**WHAT TO PRODUCE:**
Please copy each line of the data that includes the string "postCtsResizedCells".
------------------------------------------------
==> build 20 <==
## Attention_top
module Attention_top #(
    parameter INPUT_WIDTH = 8,
    parameter NUM_CODE_WIDTH = 5,
    parameter MATRIX_SIZE = 3,
    parameter ADDR_WIDTH = $clog2(MATRIX_SIZE**2<<2),
    parameter OUTPUT_WIDTH = $clog2(MATRIX_SIZE*(2**INPUT_WIDTH))-1
)(
    input clk,
    input reset_n,
    input start,
    input softmax_req,DATA_write_EN,
    input  [INPUT_WIDTH*MATRIX_SIZE-1:0] Q_INPUT,
    input [INPUT_WIDTH*MATRIX_SIZE-1:0] MATRIX_INPUT,
    output reg [MATRIX_SIZE*OUTPUT_WIDTH-1:0] Output_RESULT,
    input output_req
);
Settings: LEC_CHECK=0, ABC_AREA=1, CAP_MARGIN=0, CORE_ASPECT_RATIO=0.5, CORE_MARGIN=2, CORE_UTILIZATION=72, CTS_CLUSTER_DIAMETER=355, CTS_CLUSTER_SIZE=88, PLACE_DENSITY=0.4, SLEW_MARGIN=20; clock period 2.3 ns.
run.sh (not shown) runs the stock make flow with config.mk's settings and CLKGATE_MAP_FILE=.
==> trial 51: changes against build 20 <==
==> flow/config.mk (replaced) <==
export PLATFORM = sky130hd
export DESIGN_NAME = Attention_top
export DESIGN_NICKNAME = Attention_top
export VERILOG_FILES = /design/flow/design.v
export SDC_FILE = /design/flow/constraint.sdc
export NUM_CORES = 4
export LEC_CHECK = 0
export CAP_MARGIN = 20
export CORE_MARGIN = 2
export CORE_UTILIZATION = 72
export PLACE_DENSITY = 0.37
export SETUP_SLACK_MARGIN = -0.21
export SLEW_MARGIN = 20
==> flow/constraint.sdc (replaced) <==
create_clock -name core_clock -period 2.75 [get_ports {clk}]
set_input_delay 0.5500 -clock core_clock [delete_from_list [all_inputs] [get_ports {clk}]]
set_output_delay 0.5500 -clock core_clock [all_outputs]
set_load 0.01 [all_outputs]
==> trial 44: changes against build 20 <==
==> flow/config.mk (replaced) <==
export PLATFORM = sky130hd
export DESIGN_NAME = Attention_top
export DESIGN_NICKNAME = Attention_top
export VERILOG_FILES = /design/flow/design.v
export SDC_FILE = /design/flow/constraint.sdc
export NUM_CORES = 4
export LEC_CHECK = 0
export CAP_MARGIN = 20
export CORE_MARGIN = 2
export CORE_UTILIZATION = 37
export SLEW_MARGIN = 20
==> flow/constraint.sdc (replaced) <==
create_clock -name core_clock -period 4.14 [get_ports {clk}]
set_input_delay 0.8280 -clock core_clock [delete_from_list [all_inputs] [get_ports {clk}]]
set_output_delay 0.8280 -clock core_clock [all_outputs]
set_load 0.01 [all_outputs]
==> impl_metrics.json <==
{
  "status": "stopped before the end",
  "lastStage": "5_1_grt",
  "logic_family": "simple AND/OR/NAND/NOR gates",
  "postCtsResizedCells": 499,
  "simple_gate_area_share_pct": 18.00,
  "dp_hpwl_um": 125300,
  "yosys-mux-area-fraction_pct": 0.6963,
  "postCtsHoldBufs": 1,
  "synthTopCellsByCount": "1424 x nand2_1, 1234 x dfrtp_1, 943 x inv_1",
  "synthDistinctLibCells": 62
}
-- figures above: build 20

==> impl_metrics.json <==
{
  "synthDistinctLibCells": 88,
  "largestClassByArea": "flip-flops and latches",
  "final_core_util_pct": 42.57,
  "logic_family": "AND-OR/OR-AND gates",
  "postCtsResizedCells": 0,
  "antenna-diode-count": 0,
  "simple_gate_area_share_pct": 12.17,
  "status": "finished clean",
  "dp_hpwl_um": 100100,
  "synthTopCellsByCount": "1234 x dfrtp_1, 397 x nand2_1, 366 x nor2_1",
  "worstPathRequired_ns": 4.78,
  "ios": 81,
  "cts_root_buffer": "clkbuf_16"
}
-- figures above: trial 44

==> impl_metrics.json <==
{
  "status": "complete, but fails checks",
  "so_faults": "negative setup slack",
  "synthTopCellsByCount": "1234 x dfrtp_1, 397 x nand2_1, 366 x nor2_1",
  "simple_gate_area_share_pct": 12.17,
  "logic_family": "AND-OR/OR-AND gates",
  "setup_violations": 176,
  "yosys-mux-area-fraction_pct": 6.721,
  "postCtsResizedCells": 170,
  "postCtsHoldBufs": 1,
  "finalWorstSetupSlack_ns": -0.4823,
  "dp_hpwl_um": 111900,
  "synth-main-ff-cell": "dfrtp_1",
  "ys_cells": 5229
}
-- figures above: trial 51


---

==> yarrow <==
Starting RTL as in the previous note.
Settings: LEC_CHECK=0, ABC_AREA=1, CAP_MARGIN=20, CORE_ASPECT_RATIO=1.39, CORE_MARGIN=2, CORE_UTILIZATION=72, CTS_CLUSTER_DIAMETER=397, CTS_CLUSTER_SIZE=98, HOLD_SLACK_MARGIN=0.29, PLACE_DENSITY=0.4, SETUP_SLACK_MARGIN=0.29, SLEW_MARGIN=20; clock period 2.47 ns.
==> delta: changes against yarrow <==
- ABC_AREA: 1 -> unset
- CELL_PAD_IN_SITES_DETAIL_PLACEMENT: unset -> 1
- CORE_ASPECT_RATIO: 1.39 -> 1.51
- CORE_UTILIZATION: 72 -> 54
- CTS_CLUSTER_DIAMETER: 397 -> unset
- CTS_CLUSTER_SIZE: 98 -> unset
- GPL_TIMING_DRIVEN: unset -> 0
- HOLD_SLACK_MARGIN: 0.29 -> unset
- MAX_ROUTING_LAYER: unset -> met4
- PLACE_DENSITY: 0.4 -> unset
- SETUP_SLACK_MARGIN: 0.29 -> unset
==> flow/constraint.sdc (replaced) <==
create_clock -name core_clock -period 3.47 [get_ports {clk}]
set_input_delay 0.6940 -clock core_clock [delete_from_list [all_inputs] [get_ports {clk}]]
set_output_delay 0.6940 -clock core_clock [all_outputs]
set_load 0.01 [all_outputs]
==> zinc: changes against yarrow <==
- ABC_AREA: 1 -> unset
- CORE_ASPECT_RATIO: 1.39 -> unset
- CORE_UTILIZATION: 72 -> 65
- CTS_CLUSTER_DIAMETER: 397 -> unset
- CTS_CLUSTER_SIZE: 98 -> unset
- HOLD_SLACK_MARGIN: 0.29 -> unset
- PLACE_DENSITY: 0.4 -> unset
- SETUP_SLACK_MARGIN: 0.29 -> 0.87
==> flow/constraint.sdc (replaced) <==
create_clock -name core_clock -period 3.43 [get_ports {clk}]
set_input_delay 0.6860 -clock core_clock [delete_from_list [all_inputs] [get_ports {clk}]]
set_output_delay 0.6860 -clock core_clock [all_outputs]
set_load 0.01 [all_outputs]
==> cedar: changes against yarrow <==
- ABC_AREA: 1 -> unset
- CORE_ASPECT_RATIO: 1.39 -> unset
- CTS_CLUSTER_DIAMETER: 397 -> unset
- CTS_CLUSTER_SIZE: 98 -> 38
- HOLD_SLACK_MARGIN: 0.29 -> unset
- PLACE_DENSITY: 0.4 -> 0.64
- SETUP_SLACK_MARGIN: 0.29 -> 0.87
==> flow/constraint.sdc (replaced) <==
create_clock -name core_clock -period 3.43 [get_ports {clk}]
set_input_delay 0.6860 -clock core_clock [delete_from_list [all_inputs] [get_ports {clk}]]
set_output_delay 0.6860 -clock core_clock [all_outputs]
set_load 0.01 [all_outputs]
==> results <==
| item | delta | cedar | zinc | yarrow |
|---|---|---|---|---|
| Outcome | complete, but fails checks | complete, but fails checks | no timing/DRC/antenna violations | stopped before the end |
| Stage where the flow stopped | - | - | - | global routing |
| Reasons for failing layout checks | negative setup slack | max-capacitance violations, max-slew violations, negative setup slack | - | - |
| Detailed route wirelength on metal3 | 9.20 mm | 25.6 mm | 11.6 mm | - |
| Total power density per cell area | 1040 nW/um2 | 1130 nW/um2 | 1060 nW/um2 | - |
| Total sequential power | 0.0271 W | 0.0277 W | 0.0266 W | - |
| Initial DRT Pass Iterations | 10 | 28 | 24 | - |
| Synth top cell by count | sky130_fd_sc_hd__dfrtp_1 | sky130_fd_sc_hd__dfrtp_1 | sky130_fd_sc_hd__dfrtp_1 | sky130_fd_sc_hd__nand2_1 |
| Global placer's final weighted congestion | 1.05 | 0.976 | 0.973 | 1.03 |
| P_clk | 0.0138 W | 0.0142 W | 0.0140 W | - |
| Post-DP HPWL | 137 mm | 101 mm | 98.2 mm | 130 mm |
| Final-layout clock-cell area share | 0.0623 | 0.0569 | 0.0579 | - |
| Fa+ha+maj area frac | 0.0656 | 0.0656 | 0.0656 | 0.0654 |
| Inverter tally of the final layout excluding the clock network | 254 | 254 | 254 | - |
| Via count of the routed design | 44.3k | 51.6k | 45.2k | - |
| Cell area after layout | 67,100 um2 | 73,500 um2 | 73,400 um2 | - |
| Final setup violation count | 1 | 13 | 0 | - |
| TritonCTS clock tree | built | built | built | - |
| Final sum of negative setup slack | -0.0558 ns | -1.98 ns | 0 ns | - |
| Average size of a mapped cell | 11.1 um2 | 11.1 um2 | 11.1 um2 | 8.99 um2 |
| Sequential cell area | 30,900 um2 | 31,000 um2 | 31,000 um2 | - |
| Number of cell rows | 147 | 104 | 109 | 122 |
| Ant diodes | 16 | 10 | 2 | - |
| Fin crit period | 3.53 ns | 3.73 ns | 3.23 ns | - |
Power is estimated from default activity; no workload was simulated.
------------------------------------------------
**RESPONSE TO THE EXERCISE:**
  "postCtsResizedCells": 499,
  "postCtsResizedCells": 0,
  "postCtsResizedCells": 170,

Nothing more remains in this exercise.